It being now established as a scientific fact, that the effect of light upon the eye is the result of an ethereal action, similar to the atmospheric action by which the effect of sound is produced upon the ear; also, that the various colours which light assumes are the effect of certain modifications in this ethereal action;—just as the various sounds, which constitute the scale of musical notes, are known to be the effect of certain modifications in the atmospheric action by which sounds in general are produced:

Therefore, as harmony may thus be impressed upon the mind through either of these two art senses—hearing and seeing—the principles which govern the modifications in the ethereal action of light, so as to produce through the eye the effect of harmony, cannot be supposed to differ from those principles which we know govern the modifications of the atmospheric action of sound, in producing through the ear a like effect. I shall therefore endeavour to illustrate the science of beauty as evolved in colours, by forming scales of their various modifications agreeably to the same Pythagorean system of numerical ratio from which the harmonic elements of beauty in sounds were originally evolved, and by which I have endeavoured in this, as in previous works, to systematise the harmonic beauty of forms.

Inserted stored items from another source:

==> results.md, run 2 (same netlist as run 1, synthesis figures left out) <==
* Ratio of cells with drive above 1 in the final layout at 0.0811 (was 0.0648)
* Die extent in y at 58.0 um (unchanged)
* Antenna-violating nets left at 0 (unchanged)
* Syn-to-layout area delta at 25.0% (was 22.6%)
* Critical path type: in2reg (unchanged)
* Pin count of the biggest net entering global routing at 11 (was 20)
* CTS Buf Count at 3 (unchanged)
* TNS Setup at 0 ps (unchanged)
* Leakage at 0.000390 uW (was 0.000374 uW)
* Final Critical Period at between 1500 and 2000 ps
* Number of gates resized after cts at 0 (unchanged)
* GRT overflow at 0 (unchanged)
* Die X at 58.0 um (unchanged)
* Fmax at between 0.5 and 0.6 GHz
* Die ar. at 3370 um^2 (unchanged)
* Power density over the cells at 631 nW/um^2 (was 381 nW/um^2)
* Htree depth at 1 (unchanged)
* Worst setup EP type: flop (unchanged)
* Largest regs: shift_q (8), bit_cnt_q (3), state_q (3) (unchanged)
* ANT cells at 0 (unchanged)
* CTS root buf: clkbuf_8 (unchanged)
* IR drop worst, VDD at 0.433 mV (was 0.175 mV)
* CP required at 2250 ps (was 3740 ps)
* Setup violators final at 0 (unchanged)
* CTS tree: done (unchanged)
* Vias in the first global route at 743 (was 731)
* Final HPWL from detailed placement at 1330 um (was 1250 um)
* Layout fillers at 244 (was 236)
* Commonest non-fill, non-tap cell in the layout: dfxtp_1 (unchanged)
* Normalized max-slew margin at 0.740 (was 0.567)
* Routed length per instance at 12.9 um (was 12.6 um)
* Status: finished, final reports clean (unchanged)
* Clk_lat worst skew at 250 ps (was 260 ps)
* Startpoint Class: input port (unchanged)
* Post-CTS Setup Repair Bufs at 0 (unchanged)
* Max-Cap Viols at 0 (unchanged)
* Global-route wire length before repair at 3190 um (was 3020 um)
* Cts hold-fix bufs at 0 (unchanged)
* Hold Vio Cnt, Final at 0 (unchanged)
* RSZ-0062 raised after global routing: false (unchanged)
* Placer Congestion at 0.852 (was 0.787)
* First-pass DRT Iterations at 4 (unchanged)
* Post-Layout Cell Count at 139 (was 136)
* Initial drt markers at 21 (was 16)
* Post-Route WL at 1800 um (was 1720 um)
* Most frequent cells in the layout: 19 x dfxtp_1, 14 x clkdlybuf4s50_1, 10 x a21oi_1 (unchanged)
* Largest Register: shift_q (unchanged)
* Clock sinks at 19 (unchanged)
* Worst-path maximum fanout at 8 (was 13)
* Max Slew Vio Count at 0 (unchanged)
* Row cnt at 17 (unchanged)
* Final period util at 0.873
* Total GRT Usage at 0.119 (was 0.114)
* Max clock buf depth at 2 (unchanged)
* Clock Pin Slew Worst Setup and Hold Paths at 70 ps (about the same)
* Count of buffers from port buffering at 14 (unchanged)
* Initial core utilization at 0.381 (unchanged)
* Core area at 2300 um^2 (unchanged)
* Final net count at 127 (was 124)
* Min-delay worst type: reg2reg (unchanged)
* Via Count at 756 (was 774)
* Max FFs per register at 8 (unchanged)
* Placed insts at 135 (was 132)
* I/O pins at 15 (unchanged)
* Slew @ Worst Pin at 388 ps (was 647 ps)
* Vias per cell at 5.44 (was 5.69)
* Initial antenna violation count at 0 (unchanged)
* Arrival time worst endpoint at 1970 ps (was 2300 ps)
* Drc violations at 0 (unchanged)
===== src/rtl/universal_shift_reg_if.sv =====
// Control, data and status bundle for universal_shift_reg.
// The master drives the operation controls and the slave returns the register state.
interface universal_shift_reg_if #(
    parameter int WIDTH = 8
);
    localparam int CNT_W = $clog2(WIDTH + 1);

    logic             en;
    logic [1:0]       mode;
    logic [WIDTH-1:0] d;
    logic             sin_lsb;
    logic             sin_msb;
    logic [WIDTH-1:0] q;
    logic             sout;
    logic [CNT_W-1:0] cnt;
    logic             done;

    modport master (
        output en, mode, d, sin_lsb, sin_msb,
        input  q, sout, cnt, done
    );

    modport slave (
        input  en, mode, d, sin_lsb, sin_msb,
        output q, sout, cnt, done
    );
endinterface


===== src/rtl/universal_shift_reg.sv =====
// Universal shift register: hold, shift left/right (serial-in or rotate) and parallel load,
// with a saturating shift counter and a one-cycle done pulse when the count reaches WIDTH.
module universal_shift_reg #(
    parameter int               WIDTH     = 8,
    parameter logic [WIDTH-1:0] RESET_VAL = '0,
    parameter bit               ROTATE    = 1'b0
) (
    input  logic                  clk,
    input  logic                  reset,
    universal_shift_reg_if.slave  bus
);
    localparam int               CNT_W   = $clog2(WIDTH + 1);
    localparam logic [CNT_W-1:0] CNT_MAX = CNT_W'(WIDTH);

    typedef enum logic [1:0] {
        MODE_HOLD = 2'b00,
        MODE_SHL  = 2'b01,
        MODE_SHR  = 2'b10,
        MODE_LOAD = 2'b11
    } mode_e;

    mode_e            mode;
    logic [WIDTH-1:0] q_q, q_d;
    logic             sout_q, sout_d;
    logic [CNT_W-1:0] cnt_q, cnt_d;
    logic             done_q, done_d;
    logic             shl_in, shr_in, is_shift;

    assign mode = mode_e'(bus.mode);

    always_comb begin
        // NOTE: every variable gets a default first so no path leaves it unassigned (no latch).
        q_d      = q_q;
        sout_d   = sout_q;
        cnt_d    = cnt_q;
        done_d   = 1'b0;
        is_shift = 1'b0;
        shl_in   = ROTATE ? q_q[WIDTH-1] : bus.sin_lsb;
        shr_in   = ROTATE ? q_q[0]       : bus.sin_msb;

        if (bus.en) begin
            unique case (mode)
                MODE_HOLD: ;
                MODE_SHL: begin
                    // Concatenate then truncate so WIDTH=1 needs no special slice.
                    q_d      = WIDTH'({q_q, shl_in});
                    sout_d   = q_q[WIDTH-1];
                    is_shift = 1'b1;
                end
                MODE_SHR: begin
                    q_d      = WIDTH'({shr_in, q_q} >> 1);
                    sout_d   = q_q[0];
                    is_shift = 1'b1;
                end
                MODE_LOAD: begin
                    q_d   = bus.d;
                    cnt_d = '0;
                end
            endcase
        end

        // Only the shift that lands on CNT_MAX pulses done; saturated shifts leave it low.
        if (is_shift && (cnt_q != CNT_MAX)) begin
            cnt_d  = cnt_q + 1'b1;
            done_d = (cnt_d == CNT_MAX);
        end
    end

    always_ff @(posedge clk or posedge reset) begin
        if (reset) begin
            // NOTE: sequential state uses non-blocking assignments so all flops update together.
            q_q    <= RESET_VAL;
            sout_q <= 1'b0;
            cnt_q  <= '0;
            done_q <= 1'b0;
        end else begin
            q_q    <= q_d;
            sout_q <= sout_d;
            cnt_q  <= cnt_d;
            done_q <= done_d;
        end
    end

    assign bus.q    = q_q;
    assign bus.sout = sout_q;
    assign bus.cnt  = cnt_q;
    assign bus.done = done_q;
endmodule


===== src/flat_wrapper.sv =====
// flat-port wrapper written by rule: the top's interface ports become plain ports
module universal_shift_reg_flat 
#(
    parameter int               WIDTH     = 8,
    parameter logic [WIDTH-1:0] RESET_VAL = '0,
    parameter bit               ROTATE    = 1'b0
)
  (clk, reset, bus_en, bus_mode, bus_d, bus_sin_lsb, bus_sin_msb, bus_q, bus_sout, bus_cnt, bus_done);
  universal_shift_reg_if #(.WIDTH(WIDTH)) bus_i ();
  input  logic clk;
  input  logic reset;
  input wire logic [$bits(bus_i.en)-1:0] bus_en;
  input wire logic [$bits(bus_i.mode)-1:0] bus_mode;
  input wire logic [$bits(bus_i.d)-1:0] bus_d;
  input wire logic [$bits(bus_i.sin_lsb)-1:0] bus_sin_lsb;
  input wire logic [$bits(bus_i.sin_msb)-1:0] bus_sin_msb;
  output wire logic [$bits(bus_i.q)-1:0] bus_q;
  output wire logic [$bits(bus_i.sout)-1:0] bus_sout;
  output wire logic [$bits(bus_i.cnt)-1:0] bus_cnt;
  output wire logic [$bits(bus_i.done)-1:0] bus_done;
  assign bus_i.en = bus_en;
  assign bus_i.mode = bus_mode;
  assign bus_i.d = bus_d;
  assign bus_i.sin_lsb = bus_sin_lsb;
  assign bus_i.sin_msb = bus_sin_msb;
  assign bus_q = bus_i.q;
  assign bus_sout = bus_i.sout;
  assign bus_cnt = bus_i.cnt;
  assign bus_done = bus_i.done;
  universal_shift_reg #(.WIDTH(WIDTH), .RESET_VAL(RESET_VAL), .ROTATE(ROTATE)) u_core (.clk(clk), .reset(reset), .bus(bus_i));
endmodule

===== config.mk =====
export PLATFORM = sky130hd
export DESIGN_NAME = universal_shift_reg_flat
export DESIGN_NICKNAME = d
export VERILOG_FILES = /design/src/rtl/universal_shift_reg_if.sv /design/src/rtl/universal_shift_reg.sv /design/src/flat_wrapper.sv
export SDC_FILE = /design/constraint.sdc
export NUM_CORES = 1
export LEC_CHECK = 0
export ABC_AREA = 1
export CAP_MARGIN = 40
export CORE_AREA = 2 2 50 52
export CTS_CLUSTER_SIZE = 40
export DETAILED_ROUTE_END_ITERATION = 8
export DIE_AREA = 0 0 52 54
export GPL_ROUTABILITY_DRIVEN = 0
export GPL_TIMING_DRIVEN = 0
export PLACE_DENSITY = 0.84
export SYNTH_ARGS = -nofsm -noshare
export SYNTH_HDL_FRONTEND = slang
export SYNTH_SLANG_ARGS = --single-unit

===== constraint.sdc =====
create_clock -name clk -period 1.15 [get_ports clk]
set_clock_uncertainty 0.15 [all_clocks]
set_input_delay 0.115 -clock clk [delete_from_list [all_inputs] [get_ports clk]]
set_output_delay 0.115 -clock clk [all_outputs]
set_load 0.02 [all_outputs]

# ---- Word-level counts from Yosys, hierarchy flattened
# Cells that the tools add are included.
dict set report totals {
  reg_bits 14
  latch_bits 0
  ram_bits 0
  romBits 0
  in_bits 15
  out_inout_bits 14
  elab_cells 27
  n_memories 0
}
dict set report classes {
  n_addsub 1
  mul 0
  n_div 0
  magnitude_cmp 0
  eq_ne 5
  shifts 0
  n_mux 8
  bitwise 0
  n_reduce_logical 9
}
# op count
set ops {}
lappend ops {{8-bit one-hot mux with 3 select lines} 1}
lappend ops {{4-bit 2-to-1 mux} 3}
lappend ops {{2-bit AND reduction} 3}
lappend ops {{2-bit nonzero test} 3}
lappend ops {{4-bit by 1-bit adder with 4-bit output (second input constant)} 1}
lappend ops {{2-bit == test (second input constant)} 2}
lappend ops {{4-bit == test (second input constant)} 1}
lappend ops {{4-bit != test (second input constant)} 1}
lappend ops {{1-bit 2-to-1 mux} 3}
lappend ops {{3-bit nonzero test} 1}
lappend ops {{2-bit by 1-bit == test with 1-bit output (second input constant)} 1}
lappend ops {{1-bit one-hot mux with 2 select lines} 1}
lappend ops {{2-bit OR reduction} 1}
lappend ops {{1-bit logical AND} 1}

# ---- Depth between registers and ports, before layout
dict set report logic_depth {
  ltp_word 7
  depth_mapped 7
  depth_no_buf 7
}

# ---- Worst setup path after synthesis
# No wires, ideal clock.
dict set report synth_path {
  kind {reg2reg}
  from {register u_core.cnt_q[0] (netlist: u_core.bus.cnt[0])}
  to {register u_core.cnt_q[0] (netlist: u_core.bus.cnt[0])}
  setup_time_ps 134
  arrival_time_ps 1093
  required_time_ps 866
  path_slack_ps -227
  stages_incl_launch_ff 7
  path_buffers 0
  period_less_slack_ps 1377
  cell_sequence {dfrtp_1 -> inv_1 -> ha_1 -> nand3_2 -> nand2_4 -> nand3_1 -> o21ai_1}
}
dict set report synth_between {
  elab_chain_len 4
  word_cells_on_any_way 7
  classes_between {1 x add/sub; 1 x eq/ne; 1 x mux; 4 x reduce/logical}
}
# item line_no
set synth_rtl {}
lappend synth_rtl {{start: declaration} universal_shift_reg.sv:25} ;# logic [CNT_W-1:0] cnt_q, cnt_d;
lappend synth_rtl {{start signal: assignment} universal_shift_reg.sv:79} ;# cnt_q <= cnt_d;
lappend synth_rtl {{branches (longest 4 deep; another with 4-bit by 1-bit adder with 4-bit output)} -}
# Several ways; the timed one is not identified.
# A chain may end at the register's enable or synchronous reset.

# ---- Final worst setup path
dict set report layout_path {
  from {register u_core.cnt_q[0] (netlist: u_core.bus.cnt[0])}
  to {register u_core.cnt_q[2] (netlist: u_core.bus.cnt[2])}
}
# Same word-level chain as after synthesis.

==> impl_metrics.csv <==
group,metric,value,unit
timing,grt_setup_unrepaired,"yes",
setup_path,cp-start-kind,"register",
timing,timing.final.ws_setup,-0.111,ns
run_status,violations,"negative setup slack",
setup_path,crit_chain,"inv_2 -> ha_4 -> nand3_4 -> nand2_8 -> nand3_2 -> o21ai_1",
drt,drc,0,
global_routing,track_usage,0.168,
timing,slew_violations,0,
setup_path,required,1.20,ns
floorplan,initial_core_util,0.379,
setup_path,cp_data_arrival_time,1.32,ns
clocking,numCtsBuffers,3,
timing,tns,-0.542,ns
power,p_per_area,1600,nW/um^2
global_routing,grt_pass1_wl,3550,microns
final_layout,final_cells,199,
setup_path,r2r-start,"u_core.bus.cnt[0]",
clocking,clock_latency,0.28,ns
global_routing,grt_max_degree,15,
placed_design,place_ws,-0.498,ns
global_routing,gr-total-overflow,0,
synthesis,synth-seq-cells,14,
floorplan,placementRows,18,
setup_path,end_kind,"register",
global_routing,antenna_found_initial,0,
synthesis,synth_cell_types,18,
setup_path,crit_fanout,8,
hold_path,hp-class,"in -> async",
timing,hold_viol_final,0,
final_layout,drive_above_1_share,0.373,
clocking,cts_tree,"done",
drt,dr.pass1.iters,4,
setup_path,r2r_cells,6,
timing,worst_pin_slew,0.528,ns
setup_path,path_class,"reg -> reg",
drt,drt-total-wl,2240,microns
floorplan,pin_count,29,
floorplan,dieArea,2810,sq um
clocking,clockBufferDepth,2,
clocking,cts_sinks,14,
timing,relSlewSlack,0.647,
drt,num_vias,951,
clocking,cts_htree_levels,1,
floorplan,dieWidth,52,microns
final_layout,diodes,0,
drt,post_drt_wl_per_cell,11.3,microns
timing,fin_crit_sh,1.10,
synthesis,synthesis.area,878,sq um
drt,vias_per_cell,4.78,
clocking,clkSlewWorstSetupHoldPaths,0.09,ns
drt,drtIter0Drc,14,
global_routing,grt_pass1_vias,860,
run,maxCapViolations,0,
clocking,cts_root_buffer,"clkbuf_4",
timing,fmax,793,MHz
setup_path,worst_r2r_endpoint,"u_core.bus.cnt[2]",
placed_design,dp_cells,176,
drt,ant_nets,0,
setup_path,critical_path.max_stage_delay,0.46,ns
placed_design,place_area,1220,sq um
synthesis,syn-num-nets,139,
synthesis,syn_area_per_cell,7.44,sq um
run_status,status,"finished with violations",
power,power_leakage,0.713,nW
floorplan,die_height,54,microns
setup_path,r2r_slack,-0.11,ns
final_layout,nets,191,
setup_path,slowest_stage,"dfrtp_2",
final_layout,area_growth,56.8,%
floorplan,fp.coreArea,2320,sq um
synthesis,ys_warn_count,0,
timing,min_period,1.26,ns
power,irDropWorstVdd,0.00123,V
synthesis,synthCells,118,
timing,setup_viol,7,
placed_design,hpwl,1540,microns
placed_design,io_buffers,28,
final_layout,nFillCells,224,
synthesis,seq_area_frac_synth,0.399,
final_layout,fin_area,1380,sq um
==> flip-flops by register name, summed over array words and instances, names as in the netlist <==
name / count
u_core.bus.q: 8
u_core.bus.cnt: 4
u_core.bus.done: 1
u_core.bus.sout: 1
==> worst max-delay path, delay by kind of cell, from the launching register on <==
family | cells | cell delay (ns)
flops | 1 | 0.46
buf+inv | 1 | 0.09
fa+ha+maj | 1 | 0.14
simple gates | 3 | 0.27
compound gates | 1 | 0.08
==> Yosys cell counts, drive strengths merged <==
cell,number,area share
a21oi,2,0.011
and2,1,0.0071
buf,2,0.021
dfrtp,14,0.40
ha,6,0.085
inv,12,0.051
nand2,57,0.25
nand3,16,0.097
nand4,1,0.0071
nor2,3,0.040
nor3,1,0.011
o21ai,3,0.017
==> power breakdown <==
group | switching, mW | leakage [nW] | internal [mW] | total [mW]
registers | 0.114 | 0.175 | 0.610 | 0.723
logic | 0.564 | 0.517 | 0.559 | 1.12
clock network | 0.161 | 0.0210 | 0.193 | 0.353
total | 0.838 | 0.713 | 1.36 | 2.20
==> layout by cell type, fill, tap and decap left out, drive strengths merged <==
master and count:
nand3 16, clkdlybuf4s50 12, inv 12, dfrtp 14
o21ai 3, nand2 57, and2 1, a21oi 2
nor2 3, nand4 1, dlygate4sd2 2, ha 6
clkbuf 4, buf 35, nor3 1
==> metrics by stage <==
step,total power [mW],utilization,hold slack [ns]
2_1_floorplan,1.24,-,-0.146
3_3_place_gp,1.58,0.526,0.333
3_5_place_dp,1.61,0.526,0.346
4_1_cts,2.01,0.538,0.0415
5_1_grt,2.34,0.594,0.0657
6_report,2.20,0.594,0.0182
==> cell type report <==
cell class | instances | area [sq um] | share of cell area
flip-flops and latches | 14 | 355 | 0.258
inverters | 12 | 45.0 | 0.0327
multi-input cells | 90 | 518 | 0.376
clock buffers | 4 | 36.3 | 0.0263
repair buffers | 47 | 367 | 0.266
well taps | 30 | 37.5 | 0.0272
plain buffers | 2 | 18.8 | 0.0136
==> repair_timing <==
action	4_1_cts	5_1_grt
setup buffers	7	12
endpoints found under the setup margin	28	22
pin swaps	3	9
hold buffers	0	0
resized for setup	64	9
==> per-layer routing <==
layer	GRT usage	wire (microns)	vias to the layer above
met5	0	0	-
met4	0.0702	17	0
met3	0.0250	124	4
met2	0.316	1170	27
met1	0.188	932	448
li1	-	-	472
==> logic make-up after synthesis <==
family | share of synthesized area
AOI/OAI and AO/OA | 0.0285
adders and majority gates | 0.0855
buffers and inverters | 0.0726
DFF | 0.399
and+or+nand+nor | 0.415
==> worst max path at each step <==
stage / start / end / slack [ns] / cells past startpoint
after global placement: bus_mode[0] / u_core.bus.q[0] / -0.43 / 7
after global routing: u_core.bus.cnt[0] / u_core.bus.cnt[2] / -0.18 / 6
after detailed placement: bus_mode[0] / u_core.bus.q[6] / -0.50 / 8
final: u_core.bus.cnt[0] / u_core.bus.cnt[2] / -0.11 / 6
after CTS: u_core.bus.cnt[0] / u_core.bus.cnt[0] / -0.08 / 6
after floorplan: u_core.bus.cnt[1] / u_core.bus.cnt[3] / -0.08 / 6
(Power assumes the default switching activity.)
$ cat config.mk
export PLATFORM = sky130hd
export DESIGN_NAME = mips_multicycle_ctrl_flat
export DESIGN_NICKNAME = d
export VERILOG_FILES = /design/src/rtl/mips_multicycle_ctrl_if.sv /design/src/rtl/mips_multicycle_ctrl.sv /design/src/flat_wrapper.sv
export SDC_FILE = /design/constraint.sdc
export NUM_CORES = 1
export LEC_CHECK = 0
export BUFFER_PORTS_ARGS = -buffer_cell sky130_fd_sc_hd__buf_2
export CORE_MARGIN = 2
export CORE_UTILIZATION = 40
export CTS_CLUSTER_SIZE = 16
export DETAILED_ROUTE_END_ITERATION = 8
export PLACE_DENSITY = 0.68
export SLEW_MARGIN = 10
export SYNTH_ARGS = -nofsm -noshare
export SYNTH_HDL_FRONTEND = slang
export SYNTH_SLANG_ARGS = --single-unit
$ cat constraint.sdc
create_clock -name clk -period 1.6 [get_ports clk]
set_input_delay 0.08 -clock clk [delete_from_list [all_inputs] [get_ports clk]]
set_output_delay 0.08 -clock clk [all_outputs]
set_load 0.03 [all_outputs]
$ cat src/rtl/mips_multicycle_ctrl_if.sv
// Purpose : bundles the control unit's decode inputs and datapath control outputs.
// Ports   : master = control unit (consumes op/funct/zero[/memready], drives controls),
//           slave = datapath side. memready exists only when MC_MEMWAIT_EN is defined.
interface mips_multicycle_ctrl_if;
  logic [5:0] op;
  logic [5:0] funct;
  logic       zero;
`ifdef MC_MEMWAIT_EN
  logic       memready;
`endif
  logic       pcen;
  logic       iord;
  logic       irwrite;
  logic       memwrite;
  logic       regwrite;
  logic       memtoreg;
  logic       regdst;
  logic       alusrca;
  logic [1:0] alusrcb;
  logic       immzext;
  logic [1:0] pcsrc;
  logic [3:0] alucontrol;
  logic       illegal;

  modport master (
`ifdef MC_MEMWAIT_EN
    input  memready,
`endif
    input  op, funct, zero,
    output pcen, iord, irwrite, memwrite, regwrite, memtoreg, regdst,
           alusrca, alusrcb, immzext, pcsrc, alucontrol, illegal
  );

  modport slave (
`ifdef MC_MEMWAIT_EN
    output memready,
`endif
    output op, funct, zero,
    input  pcen, iord, irwrite, memwrite, regwrite, memtoreg, regdst,
           alusrca, alusrcb, immzext, pcsrc, alucontrol, illegal
  );
endinterface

It will be observed, that with a view to avoid complexity as much as possible, I have, in the arrangement of the above series of scales, not only confined myself to the merely elementary parts of the Pythagorean system, but have left out the harmonic modifications upon (¹⁄₁₁) and (¹⁄₁₃), in order that the arithmetical progression might not be interrupted.[23]

The above elementary process will, I trust, be found sufficient to explain the progress, by harmonic union, of a primary colour to a toned gray, and how the simple and compound colours naturally arrange themselves into the elements of five scales, the parts of which continue from primary to secondary colour; from secondary colour to primary hue; from primary hue to secondary hue; from secondary hue to primary-toned gray; and from primary-toned gray to secondary-toned gray in the simple ratio of 2:1; thereby producing a series of the most beautiful and perfect contrasts.

The natural arrangement of the primary colours upon the solar spectrum is red, yellow, blue, and I have therefore adopted the same arrangement on the present occasion. Red being, consequently, the first tonic, and blue the second, the divisions express the numerical ratios which the colours bear to one another, in respect to that colourific power for which red is pre-eminent. Thus, yellow is to red, as 2:3; blue to yellow, as 3:4; purple to orange, as 5:6; and green to purple, as 6:7.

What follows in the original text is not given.